図2において光学系駆動部108は走査範囲3の画像を生成するために、送信系光学部101及び受信系光学部102をアジマス方向及びエレベーション方向に駆動する。このようにアジマス方向及びエレベーション方向に駆動することで走査範囲3全体にレーザ光を照射し、受信系光学部102は走査範囲3に関してN×M画素分の反射レーザ光を受光する。
【0014】
図3は実施の形態1のレーザ誘導装置の動作を説明するフローチャートであり、以下、このフローチャートに基き動作を説明する。
送信系光学部101を経由して、レーザ発振部103で発振したレーザ光を照射する。レーザ光の照射範囲は送信系光学部の構成によって決定される(ステップS01)。
ステップS01で照射したレーザ光の目標2あるいは背景4からの反射レーザ光を、受信系光学部102を経由して受光し、単一あるいは複数の検出素子を備えた受信部104で検出し、受信信号を画像生成部105へ出力する(ステップS02)。
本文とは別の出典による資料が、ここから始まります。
Source: an optimization exercise on an open RTL-to-GDS flow (aim: small area). Production flows keep margins and buffers that such runs may drop.
Only the layout flow was run in this run; the RTL was not checked for function there.

==> design/flow/design.v <==
localparam X_GMV_LEFT1 = 0;
localparam X_GMV_LEFT2 = 320;
localparam X_GMV_RIGHT1 = 320;
localparam X_GMV_RIGHT2 = 640;
localparam Y_GMV_TOP = 0;
localparam Y_GMV_BOT = 480;
localparam Y_FLOOR = 475;
localparam Y_CEIL = 5;
localparam X_LWALL = 5;
localparam X_RWALL = 635;
localparam BALL_H = 10;
localparam BALL_W = 10;
localparam PAD_H = 100;
localparam ALT_PAD_H = 150;
localparam ALT2_PAD_H = 60;
localparam PAD_W = 12;
localparam Y_BALL_VEL = 2;
localparam X_BALL_VEL = 2;
localparam ALT_X_BALL_VEL = 3;
localparam Y_PAD_VEL = 2;
localparam ALT_Y_PAD_VEL = 4;
localparam X_PAD_VEL = 2;
localparam X_BALL_DEF = 315;
localparam Y_BALL_DEF = 235;
localparam X_PADA_DEF = 20;
localparam X_PADB_DEF = 610;
localparam Y_PAD_DEF = 200;
localparam BALL_DIR_DEF = 1;
localparam DEF_SCR = 0;
localparam LEFT = 0;
localparam UP = 0;
localparam DOWN = 1;
localparam RIGHT = 1;
localparam NORMAL = 0;
localparam LONG_PAD = 1;
localparam QUICK_PAD = 2;
localparam QUICK_BALL = 3;
localparam SMALL_PAD = 4;
localparam INVERTED_PAD = 5;
localparam FLICK_PAD = 6;
localparam POWER_UP_H = 17;
localparam POWER_UP_W = 17;
localparam PADBUZZ = 3;
localparam WALLBUZZ = 6;
localparam POWER_OFF_COUNT = 260;
localparam POWER_SPAWN_COUNT = 400;
localparam LEFT_START = 10'd50;
localparam RIGHT_START = 10'd590;
localparam TOP = 10'd20;
localparam BOT = 10'd25;
localparam W = 10'd5;
localparam SPACE = 10'd5;
`timescale 1ns / 1ps
module VGAController(
	input clk,
	input sys_rst_n,
	input altcolor,
	input altcolor2,
	input pixval,
	output reg hsync,
	output reg vsync,
	output reg [9:0] xpix,
	output reg [9:0] ypix,
	output reg [2:0] rgb,
	input altcolor3
);
wire ypix_enable;
always@(posedge clk) begin
	if (~sys_rst_n)
		ypix <= 10'd0;
	else if (ypix_enable) begin
		if(ypix < 524)			 
			ypix <= ypix + 1;
		else ypix <= 0;			 
	end
end
assign ypix_enable = (xpix == 799);
always@(posedge clk) begin
	if (~sys_rst_n)
		xpix <= 10'd0;
	else if(xpix < 799)				  
		xpix <= xpix + 1;
	else 
		xpix <= 0;				 
end
always @(posedge clk) begin
	if (~sys_rst_n)
		hsync <= 1'b1;
	else if(xpix >= 0 && xpix < 640)
		hsync <= 1;
	else 
		if (xpix >= 640 && xpix < 656)
			hsync <= 1;
		else 
			if (xpix >= 656 && xpix < 752)
				hsync <= 0;
			else 
				if (xpix < 800)
					hsync <= 1;
end
always @(posedge clk) begin
	if (~sys_rst_n)
		vsync <= 1'b1;
	else if(ypix <  480)
		vsync <= 1;
	else 
		if (ypix >= 480 && ypix < 490)
			vsync <= 1;
		else 
			if (ypix >= 490 && ypix < 492)
				vsync <= 0;
			else 
				if (ypix < 525)
					vsync <= 1;
end
always @(posedge clk) begin
	if (~sys_rst_n)
		rgb <= 3'd0;
	else if(xpix < 640  && ypix < 480) begin
		rgb[2] <= altcolor3? (0):(altcolor?  0 : pixval);	 
		rgb[1] <= altcolor3? (1):(pixval? ( altcolor2? 1 : 0 ) : 1);			 
		rgb[0] <= altcolor3? (0):(pixval? 0 : 1);
	end
	else
		rgb <= 3'd0;  
end
endmodule
module CounterModule #(parameter PLAYER = 0)(
	input [2:0] score,
	input [9:0] xpix,
	input [9:0] ypix, 
	output pixval,
	output altcolor
);
 localparam LEFT_START = 10'd50;
localparam RIGHT_START = 10'd590;
localparam TOP = 10'd20;
localparam BOT = 10'd25;
localparam W = 10'd5;
localparam SPACE = 10'd5;
wire l_0, l_1, l_2, l_3, l_4, l_5, l_6;
wire r_0, r_1, r_2, r_3, r_4, r_5, r_6;
assign altcolor = pixval;
assign l_0 = ((xpix >= LEFT_START) && (xpix < LEFT_START + W) && (ypix > TOP) && (ypix <= BOT))? 1 : 0;
assign l_1 = ((xpix >= LEFT_START + (W+SPACE)) && (xpix < LEFT_START + (W+SPACE) + W) && (ypix > TOP) && (ypix <= BOT))? 1 : 0;
assign l_2 = ((xpix >= LEFT_START + 2*(W+SPACE)) && (xpix < LEFT_START + 2*(W+SPACE) + W) && (ypix > TOP) && (ypix <= BOT))? 1 : 0;
assign l_3 = ((xpix >= LEFT_START + 3*(W+SPACE)) && (xpix < LEFT_START + 3*(W+SPACE) + W) && (ypix > TOP) && (ypix <= BOT))? 1 : 0;
assign l_4 = ((xpix >= LEFT_START + 4*(W+SPACE)) && (xpix < LEFT_START + 4*(W+SPACE) + W) && (ypix > TOP) && (ypix <= BOT))? 1 : 0;
assign l_5 = ((xpix >= LEFT_START + 5*(W+SPACE)) && (xpix < LEFT_START + 5*(W+SPACE) + W) && (ypix > TOP) && (ypix <= BOT))? 1 : 0;
assign l_6 = ((xpix >= LEFT_START + 6*(W+SPACE)) && (xpix < LEFT_START + 6*(W+SPACE) + W) && (ypix > TOP) && (ypix <= BOT))? 1 : 0;
assign r_0 = ((xpix < RIGHT_START && xpix >= RIGHT_START - W) && (ypix > TOP) && (ypix <=BOT))? 1: 0;
assign r_1 = ((xpix < RIGHT_START - (W + SPACE) && xpix >= RIGHT_START - (W + SPACE) - W) && (ypix > TOP) && (ypix <=BOT))? 1: 0;
assign r_2 = ((xpix < RIGHT_START - 2*(W + SPACE) && xpix >= RIGHT_START - 2*(W + SPACE) - W) && (ypix > TOP) && (ypix <=BOT))? 1: 0;
assign r_3 = ((xpix < RIGHT_START - 3*(W + SPACE) && xpix >= RIGHT_START - 3*(W + SPACE) - W) && (ypix > TOP) && (ypix <=BOT))? 1: 0;
assign r_4 = ((xpix < RIGHT_START - 4*(W + SPACE) && xpix >= RIGHT_START - 4*(W + SPACE) - W) && (ypix > TOP) && (ypix <=BOT))? 1: 0;
assign r_5 = ((xpix < RIGHT_START - 5*(W + SPACE) && xpix >= RIGHT_START - 5*(W + SPACE) - W) && (ypix > TOP) && (ypix <=BOT))? 1: 0;
assign r_6 = ((xpix < RIGHT_START - 6*(W + SPACE) && xpix >= RIGHT_START - 6*(W + SPACE) - W) && (ypix > TOP) && (ypix <=BOT))? 1: 0;
assign pixval = (PLAYER == 0)? (
					score == 0? (l_0 || l_1 || l_2 || l_3 || l_4 || l_5 || l_6) : (
					score == 1? (l_0 || l_1 || l_2 || l_3 || l_4 || l_5) : (
					score == 2? (l_0 || l_1 || l_2 || l_3 || l_4) : (
					score == 3? (l_0 || l_1 || l_2 || l_3) : (
					score == 4? (l_0 || l_1 || l_2) : (
					score == 5? (l_0 || l_1) : (
					score == 6? (l_0) : (
					0
					)
					)
					)
					)
					)
					)
					)
					)
				: (
					score == 0? (r_0 || r_1 || r_2 || r_3 || r_4 || r_5 || r_6) : (
					score == 1? (r_0 || r_1 || r_2 || r_3 || r_4 || r_5) : (
					score == 2? (r_0 || r_1 || r_2 || r_3 || r_4) : (
					score == 3? (r_0 || r_1 || r_2 || r_3) : (
					score == 4? (r_0 || r_1 || r_2) : (
					score == 5? (r_0 || r_1) : (
					score == 6? (r_0) : (
					0
					)
					)
					)
					)
					)
					)
					)
				);
endmodule
module DisplayController (
	input gmv_flash,
	input rst_n,
	input [9:0] x_ball,
	input [9:0] y_ball,
	input [9:0] x_padA,
	input [9:0] x_padB,
	input [9:0] y_padA,
	input [9:0] y_padB,
	input [2:0] scrA,
	input [2:0] scrB,
	input lossA,
	input lossB,
	input [9:0] xpix,
	input [9:0] ypix,
	input [7:0] padA_h,
	input [7:0] padB_h,
	output pixval,
	output altcol,
	output altcol2,
	input power_en,
	input [9:0] power_pos_x,
	input [8:0] power_pos_y,
	input powerA,
	input powerB,
	input affectedA,
	input affectedB,
	output altcol3,
	input affectpowerup,
	input flickpadA,
	input flickpadB,
	input flick
);
 localparam X_GMV_LEFT1 = 0;
localparam X_GMV_LEFT2 = 320;
localparam X_GMV_RIGHT1 = 320;
localparam X_GMV_RIGHT2 = 640;
localparam Y_GMV_TOP = 0;
localparam Y_GMV_BOT = 480;
localparam Y_FLOOR = 475;
localparam Y_CEIL = 5;
localparam X_LWALL = 5;
localparam X_RWALL = 635;
localparam BALL_H = 10;
localparam BALL_W = 10;
localparam PAD_H = 100;
localparam ALT_PAD_H = 150;
localparam ALT2_PAD_H = 60;
localparam PAD_W = 12;
localparam Y_BALL_VEL = 2;
localparam X_BALL_VEL = 2;
localparam ALT_X_BALL_VEL = 3;
localparam Y_PAD_VEL = 2;
localparam ALT_Y_PAD_VEL = 4;
localparam X_PAD_VEL = 2;
localparam X_BALL_DEF = 315;
localparam Y_BALL_DEF = 235;
localparam X_PADA_DEF = 20;
localparam X_PADB_DEF = 610;
localparam Y_PAD_DEF = 200;
localparam BALL_DIR_DEF = 1;
localparam DEF_SCR = 0;
localparam LEFT = 0;
localparam UP = 0;
localparam DOWN = 1;
localparam RIGHT = 1;
localparam NORMAL = 0;
localparam LONG_PAD = 1;
localparam QUICK_PAD = 2;
localparam QUICK_BALL = 3;
localparam SMALL_PAD = 4;
localparam INVERTED_PAD = 5;
localparam FLICK_PAD = 6;
localparam POWER_UP_H = 17;
localparam POWER_UP_W = 17;
localparam PADBUZZ = 3;
localparam WALLBUZZ = 6;
localparam POWER_OFF_COUNT = 260;
localparam POWER_SPAWN_COUNT = 400;
wire altcolA;
wire altcolB;
wire altcolC;
assign p_ball = (xpix >= x_ball) && (xpix < x_ball+BALL_W) && (ypix >= y_ball) && (ypix < y_ball+BALL_H);
assign p_padA = (((xpix > x_padA) && (xpix < x_padA+PAD_W) && (ypix > y_padA + 3) && (ypix < y_padA+padA_h - 3)) ||
((xpix> x_padA + 2) && (xpix < x_padA + PAD_W - 2) && (ypix>y_padA) && (ypix <= y_padA + 3)) ||
((xpix> x_padA + 2) && (xpix < x_padA + PAD_W - 2) && (ypix>=y_padA+padA_h - 3) && (ypix < y_padA + padA_h)));
assign p_padB = (((xpix > x_padB) && (xpix < x_padB+PAD_W) && (ypix > y_padB + 3) && (ypix < y_padB+padB_h - 3)) ||
((xpix> x_padB + 2) && (xpix < x_padB + PAD_W - 2) && (ypix>y_padB) && (ypix <= y_padB + 3)) ||
((xpix> x_padB + 2) && (xpix < x_padB + PAD_W - 2) && (ypix>=y_padB+padB_h - 3) && (ypix < y_padB + padB_h)));
wire left;
wire right;
assign left = ((xpix>=X_GMV_LEFT1) && (xpix < X_GMV_LEFT2) && (ypix >= Y_GMV_TOP) && (ypix < Y_GMV_BOT))? ( gmv_flash? (xpix[4]^ypix[4]) : (0) ) : (0);
assign right = ((xpix>=X_GMV_RIGHT1) && (xpix < X_GMV_RIGHT2) && (ypix >= Y_GMV_TOP) && (ypix < Y_GMV_BOT)? ( gmv_flash? (xpix[4]^ypix[4]) : (0) ) : (0));
assign p_gameover = (~rst_n)? (lossA? (left) : (lossB? (right) : (0))) : (0);
assign p_ball_s1 = (xpix == x_ball-10'd1) && (ypix >= y_ball+10'd1) && (ypix < y_ball+BALL_H+10'd1);
assign p_ball_s2 = (xpix >= x_ball-10'd1) && (xpix < x_ball+BALL_W-10'd1) && (ypix == y_ball+BALL_H);
assign p_padA_s = ((xpix == x_padA) && (ypix > y_padA + 10'd3) && (ypix < y_padA+padA_h - 10'd3)) 
					|| ((xpix == x_padA+10'd1||xpix==x_padA+10'd2) && ((ypix == y_padA+padA_h-10'd3) || (ypix == y_padA+padA_h-10'd2) || (ypix == y_padA+padA_h-10'd1)))					
					|| ((ypix == y_padA+padA_h) && (xpix> x_padA + 2) && (xpix < x_padA + PAD_W - 2));
assign p_padB_s = ((xpix == x_padB) && (ypix > y_padB + 10'd3) && (ypix < y_padB+padB_h - 10'd3)) 
					|| ((xpix == x_padB+10'd1||xpix==x_padB+10'd2) && ((ypix == y_padB+padB_h-10'd3) || (ypix == y_padB+padB_h-10'd2) || (ypix == y_padB+padB_h-10'd1))) 
					|| ((ypix == y_padB+padB_h) && (xpix> x_padB + 2) && (xpix < x_padB + PAD_W - 2));
CounterModule scrA_mod (.score(scrA),
						.xpix(xpix),
						.ypix(ypix),
						.pixval(p_scrA),
						.altcolor(altcolA)
					   );
defparam scrA_mod.PLAYER = 0;
CounterModule scrB_mod (.score(scrB),
					    .xpix(xpix),
					    .ypix(ypix),
					    .pixval(p_scrB),
					    .altcolor(altcolB)
					   );
defparam scrB_mod.PLAYER = 1;
assign p_powerup = (power_en && gmv_flash)? ((xpix >= power_pos_x) && (xpix < power_pos_x+POWER_UP_W) && (ypix >= power_pos_y) && (ypix < power_pos_y+POWER_UP_H)) : (0);
assign pixval = (p_ball||(flickpadA? (p_padA && flick) : (p_padA))||(flickpadB? (p_padB && flick) : p_padB)||p_gameover||p_scrA||p_scrB||
				 p_ball_s1||p_ball_s2||(flickpadA?(p_padA_s && flick):(p_padA_s))||(flickpadB?(p_padB_s && flick):(p_padB_s))||p_powerup
				);
assign altcol = ((altcolA||altcolB||p_gameover||
				 p_ball_s1||p_ball_s2||p_padA_s||p_padB_s) &&
				 ~(p_ball||p_padA||p_padB)
				);
assign altcol2 = (p_powerup && ~affectpowerup) || (powerA && p_padA) || (powerB && p_padB);
assign altcol3 = (p_padA && affectedA) || (p_padB && affectedB) || (p_powerup && affectpowerup);
endmodule
module CollisionController(
		input clk,
		input sys_rst_n,
		input game_en,
		input rst_n,
		input A_up,
		input A_down,
		input B_up,
		input B_down,
		input gmv,
		output reg [9:0] y_padA,
		output reg [9:0] x_padA,
		output reg [9:0] y_padB,
		output reg [9:0] x_padB,
		output reg [9:0] x_ball,
		output reg [9:0] y_ball,
		output reg [2:0] scrA,
		output reg [2:0] scrB,
		output reg wall_col,
		output reg pad_col,
		output lossA,
		output lossB,
		output reg [2:0] Astatus,
		output reg [2:0] Bstatus,
		output reg [7:0] padA_h,
		output reg [7:0] padB_h,
		input [8:0] rand_pos,
		input [1:0] rand_type,
		output reg power_en,
		output powerA,
		output powerB,
		output reg [8:0] power_pos_y,
		output reg [9:0] power_pos_x,
		output affectedA,
		output affectedB,
		output affectpowerup,
		output flickpadA,
		output flickpadB
);
reg x_ball_dir;	
reg y_ball_dir;
reg [2:0] x_l_ball_vel;
reg [2:0] x_r_ball_vel;
reg [2:0] y_padA_vel;
reg [2:0] y_padB_vel;
reg [14:0] powercount;
reg [11:0] poweroffcount;
reg power_spawn;
reg [2:0] power_type;
reg power_dir;
reg [4:0] buzzcount;
 localparam X_GMV_LEFT1 = 0;
localparam X_GMV_LEFT2 = 320;
localparam X_GMV_RIGHT1 = 320;
localparam X_GMV_RIGHT2 = 640;
localparam Y_GMV_TOP = 0;
localparam Y_GMV_BOT = 480;
localparam Y_FLOOR = 475;
localparam Y_CEIL = 5;
localparam X_LWALL = 5;
localparam X_RWALL = 635;
localparam BALL_H = 10;
localparam BALL_W = 10;
localparam PAD_H = 100;
localparam ALT_PAD_H = 150;
localparam ALT2_PAD_H = 60;
localparam PAD_W = 12;
localparam Y_BALL_VEL = 2;
localparam X_BALL_VEL = 2;
localparam ALT_X_BALL_VEL = 3;
localparam Y_PAD_VEL = 2;
localparam ALT_Y_PAD_VEL = 4;
localparam X_PAD_VEL = 2;
localparam X_BALL_DEF = 315;
localparam Y_BALL_DEF = 235;
localparam X_PADA_DEF = 20;
localparam X_PADB_DEF = 610;
localparam Y_PAD_DEF = 200;
localparam BALL_DIR_DEF = 1;
localparam DEF_SCR = 0;
localparam LEFT = 0;
localparam UP = 0;
localparam DOWN = 1;
localparam RIGHT = 1;
localparam NORMAL = 0;
localparam LONG_PAD = 1;
localparam QUICK_PAD = 2;
localparam QUICK_BALL = 3;
localparam SMALL_PAD = 4;
localparam INVERTED_PAD = 5;
localparam FLICK_PAD = 6;
localparam POWER_UP_H = 17;
localparam POWER_UP_W = 17;
localparam PADBUZZ = 3;
localparam WALLBUZZ = 6;
localparam POWER_OFF_COUNT = 260;
localparam POWER_SPAWN_COUNT = 400;
assign lossA = (scrA == 7 ?  1 : 0);
assign lossB = (scrB == 7 ?  1 : 0);
assign powerA = ~(Astatus == NORMAL);
assign powerB = ~(Bstatus == NORMAL);
assign affectedA = (Astatus == INVERTED_PAD || Astatus == SMALL_PAD || Astatus == QUICK_PAD);
assign affectedB = (Bstatus == INVERTED_PAD || Bstatus == SMALL_PAD || Bstatus == QUICK_PAD);
assign affectpowerup = (power_en && ((power_type == INVERTED_PAD) || (power_type == SMALL_PAD || power_type == QUICK_PAD || power_type == FLICK_PAD)));
assign flickpadA = (Astatus == FLICK_PAD);
assign flickpadB = (Bstatus == FLICK_PAD);
always @(posedge clk) begin
	if (~sys_rst_n) begin
		y_ball <= Y_BALL_DEF;
		x_ball <= X_BALL_DEF;
		x_ball_dir <= BALL_DIR_DEF;
		y_ball_dir <= BALL_DIR_DEF;
		x_l_ball_vel <= X_BALL_VEL;
		x_r_ball_vel <= Y_BALL_VEL;
		y_padA <= Y_PAD_DEF;
		x_padA <= X_PADA_DEF;
		y_padB <= Y_PAD_DEF;
		x_padB <= X_PADB_DEF;
		y_padA_vel <= Y_PAD_VEL;
		y_padB_vel <= Y_PAD_VEL;
		padA_h <= PAD_H;
		padB_h <= PAD_H;
		Astatus <= NORMAL;
		Bstatus <= NORMAL;
		power_type <= 3'd1;
		powercount <= 15'd0;
		poweroffcount <= 12'd0;
		power_spawn <= 1'b0;
		power_en <= 1'b0;
		power_pos_x <= 10'd320;
		power_pos_y <= 9'd0;
		power_dir <= 1'b0;
		buzzcount <= 5'd0;
		scrA <= 3'd0;
		scrB <= 3'd0;
		wall_col <= 1'b0;
		pad_col <= 1'b0;
	end
	else if(game_en) begin
		if(~rst_n) begin
			y_ball <= Y_BALL_DEF;
			x_ball <= X_BALL_DEF;
			x_ball_dir <= BALL_DIR_DEF;
			y_ball_dir <= BALL_DIR_DEF;
			x_l_ball_vel <= X_BALL_VEL;
			x_r_ball_vel <= Y_BALL_VEL;
			y_padA <= Y_PAD_DEF;
			x_padA <= X_PADA_DEF;
			y_padB <= Y_PAD_DEF;
			x_padB <= X_PADB_DEF;
			y_padA_vel <= Y_PAD_VEL;
			y_padB_vel <= Y_PAD_VEL;
			padA_h <= PAD_H;
			padB_h <= PAD_H;
			Astatus <= NORMAL;
			Bstatus <= NORMAL;
			power_type <= 2'd1;
			powercount <= 15'd0;
			poweroffcount <= 12'd0;
			power_spawn <= 1'b0;
			power_en <= 1'b0;
			power_pos_x <= 10'd320;
			if(gmv) begin
				scrA <= DEF_SCR;
				scrB <= DEF_SCR;
				wall_col <= 1'b0;
				pad_col <= 1'b0;
			end
		end
		else begin
			if(pad_col || wall_col) begin
				buzzcount <= buzzcount + 5'd1;
			end
			if(pad_col && buzzcount >= PADBUZZ) begin
				buzzcount <= 5'd0;
				pad_col <= 1'b0;
			end
			if(wall_col && buzzcount >= WALLBUZZ) begin
				buzzcount <= 5'd0;
				wall_col <= 1'b0;
			end
			if(x_ball_dir == LEFT) begin
				if ((x_ball < x_padA + PAD_W) && (x_ball > x_padA) && (y_ball>y_padA) && 
					((y_ball + BALL_H) < (y_padA + padA_h))) begin
					x_ball_dir <= 1'b1;
					pad_col <= 1'b1;
					buzzcount <= 5'd0;
				end
			end
			else begin
				if((x_ball > x_padB) && (x_ball < x_padB+PAD_W) && ((y_ball>y_padB ) && 
				   ((y_ball + BALL_H) < (y_padB + padB_h) ))) begin
					x_ball_dir <= 1'b0;
					pad_col <= 1'b1;
					buzzcount <= 5'd0;
				end	
			end
			if (x_ball_dir == LEFT) begin
				if((x_ball < X_LWALL)) begin
					x_ball <= X_BALL_DEF;
					y_ball <= Y_BALL_DEF;
					wall_col <= 1'b1;
					buzzcount <= 5'd0;
					scrA <= scrA + 4'b0001;
				end
				else
					x_ball <= (x_ball - x_l_ball_vel);
			end		
			else begin
				if(((x_ball + BALL_W) > X_RWALL)) begin
					x_ball <= X_BALL_DEF;
					y_ball <= Y_BALL_DEF;
					wall_col <= 1'b1;
					buzzcount <= 5'd0;
					scrB <= scrB + 4'b0001;
				end
				else
					x_ball <= (x_ball + x_r_ball_vel);
			end
			if(y_ball_dir == UP) begin
				if ((y_ball < Y_CEIL))
					y_ball_dir <= DOWN;
				else
					y_ball <= y_ball - Y_BALL_VEL;
			end
			else begin
				if (((y_ball+ BALL_H)) > Y_FLOOR)
					y_ball_dir <= UP;
				else
					y_ball <= y_ball + Y_BALL_VEL;
			end
			if(Astatus != NORMAL) begin
				if(poweroffcount < POWER_OFF_COUNT) begin
					poweroffcount <= poweroffcount + 12'd1;
				end
				else begin
					poweroffcount <= 12'd0;
					Astatus <= NORMAL;
				end
			end
			if(A_up) begin										 
				if(Astatus == INVERTED_PAD) begin
					if (y_padA + padA_h < Y_FLOOR)
						y_padA <= y_padA + y_padA_vel;
				end
				else begin
					if (y_padA > Y_CEIL)
						y_padA <= y_padA - y_padA_vel;	
				end
			end
			else if(A_down) begin									 
				if(Astatus == INVERTED_PAD) begin
					if (y_padA > Y_CEIL)
						y_padA <= y_padA - y_padA_vel;
				end
				else begin
					if (y_padA + padA_h < Y_FLOOR)
						y_padA <= y_padA + y_padA_vel;
				end
			end
			if(Astatus == LONG_PAD) begin
				padA_h = ALT_PAD_H;
			end
			else if(Astatus == QUICK_PAD) begin
				y_padA_vel = ALT_Y_PAD_VEL;
			end
			else if(Astatus == QUICK_BALL) begin
				x_r_ball_vel = ALT_X_BALL_VEL;
			end
			else if(Astatus == SMALL_PAD) begin
				padA_h = ALT2_PAD_H;
			end
			else if (Astatus == NORMAL) begin
				padA_h = PAD_H;
				y_padA_vel = Y_PAD_VEL;
				x_r_ball_vel = X_BALL_VEL;
			end
			if(Bstatus != NORMAL) begin
				if(poweroffcount < POWER_OFF_COUNT) begin
					poweroffcount <= poweroffcount + 12'd1;
				end
				else begin
					poweroffcount <= 12'd0;
					Bstatus <= NORMAL;
				end
			end
			if(B_up) begin										 
				if(Bstatus == INVERTED_PAD) begin
					if (y_padB + padB_h < Y_FLOOR)
						y_padB <= y_padB + y_padB_vel;
				end
				else begin
					if (y_padB > Y_CEIL)
						y_padB <= y_padB - y_padB_vel;	
				end
			end
			else if(B_down) begin									 
				if(Bstatus == INVERTED_PAD) begin
					if (y_padB > Y_CEIL)
						y_padB <= y_padB - y_padB_vel;
				end
				else begin
					if (y_padB + padB_h < Y_FLOOR)
						y_padB <= y_padB + y_padB_vel;
				end
			end
			if(Bstatus == LONG_PAD) begin
				padB_h = ALT_PAD_H;
			end
			else if(Bstatus == QUICK_PAD) begin
				y_padB_vel = ALT_Y_PAD_VEL;
			end
			else if(Bstatus == QUICK_BALL) begin
				x_l_ball_vel = ALT_X_BALL_VEL;
			end
			else if(Bstatus == SMALL_PAD) begin
				padB_h = ALT2_PAD_H;
			end
			else if (Bstatus == NORMAL) begin
				padB_h = PAD_H;
				y_padB_vel = Y_PAD_VEL;
				x_l_ball_vel = X_BALL_VEL;
			end
			if(powercount < POWER_SPAWN_COUNT) begin
				powercount <= powercount + 15'd1;
				power_spawn <= 1'b0;
			end
			else if (powercount >= POWER_SPAWN_COUNT) begin
				powercount <= 15'd0;
				power_spawn <= 1'b1;
				power_pos_x <= 320;
			end
			if(power_spawn) begin
				power_spawn <= 1'b0;
				power_en <= 1'b1;
				if(power_type == 6) begin
					power_type <= 2'd1;
				end
				else begin
					power_type <= power_type + 2'd1;
				end
				power_dir <= power_dir + 1'b1;
			end
			if(power_en) begin
				if ((power_pos_x < X_LWALL) || (power_pos_x + POWER_UP_W > X_RWALL) || (power_pos_y + POWER_UP_H > Y_FLOOR) ||					
					(power_pos_y < Y_CEIL)) begin
					power_en <= 1'b0;
					poweroffcount <= 12'd0;
					power_pos_x <= 320;
					power_pos_y <= 240;
				end
				else if ((power_pos_x < x_padA + PAD_W) && (power_pos_x > x_padA) && (power_pos_y>y_padA) && 
					((power_pos_y + POWER_UP_H) < (y_padA + padA_h))) begin
					if(power_type == INVERTED_PAD || power_type == SMALL_PAD || power_type == QUICK_PAD || power_type == FLICK_PAD)
						Bstatus <= power_type;
					else
						Astatus <= power_type;
					power_en <= 1'b0;
					power_pos_x <= 320;
					power_pos_y <= 240;
					poweroffcount <= 12'd0;
				end
				else if((power_pos_x + POWER_UP_W> x_padB) && (power_pos_x < x_padB+PAD_W) && ((power_pos_y>y_padB ) && 
				   ((power_pos_y + POWER_UP_H) < (y_padB + padB_h) ))) begin
					if(power_type == INVERTED_PAD || power_type == SMALL_PAD || power_type == QUICK_PAD || power_type == FLICK_PAD)
						Astatus <= power_type;
					else
						Bstatus <= power_type;
					power_en <= 1'b0;
					power_pos_x <= 320;
					power_pos_y <= 240;
					poweroffcount <= 12'd0;
				end
				else begin
					if(power_dir)
						power_pos_x <= power_pos_x + 1;
					else
						power_pos_x <= power_pos_x - 1;
				end
			end
		end
	end
end
endmodule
走査範囲3のうち未だレーザ光を照射していない範囲が残っていればステップS04へ移る。走査範囲3の全体に対してレーザ光を照射し、図2に示す走査範囲3をN×M画素に分割した各画素からの反射レーザ光の検出が完了していればステップS05へ進む(ステップS03)。
送信系光学部101及び受信系光学部102を光学系駆動部108により駆動することにより、レーザ光を照射及び受光する範囲を変化させ、走査を実施する(ステップS04)。
【0015】
次に、画像生成部105は、受信部104から入力された受信信号を用いて走査範囲3の強度画像及び3次元画像を生成する(ステップS05)。
【0016】
図4は画像生成部105、目標認識部106の各々の構成を示すブロック図である。
画像生成部105は、ピーク検出部109と測距部110と強度画像生成部111と3次元画像生成部112から構成される。画像処理部105のピーク検出部109は、受信部104から受信した走査範囲3のN×Mの各画素(図2参照)に対応した受信信号について、各受信信号の強度のピーク値を検出する。そして受信信号強度のピーク値に基いて、強度画像生成部111は走査範囲3の強度画像を生成する。一方、測距部110はレーザ光の送信から反射レーザ光のピーク検出までの経過時間を用いて飛しょう体から各画素までの距離を算出する。距離の算出は通常のLRFの動作と同じである。3次元画像生成部112は、距離情報に基づいて走査範囲3の3次元画像を生成する。
【0017】
目標認識部106は、3次元画像生成部112から3次元画像を受けて平面判定処理を実行する平面判定処理部113と、強度画像生成部111からの強度画像と平面判定処理部113の平面判定の結果に基き目標認識を行う認識処理部114とから構成される。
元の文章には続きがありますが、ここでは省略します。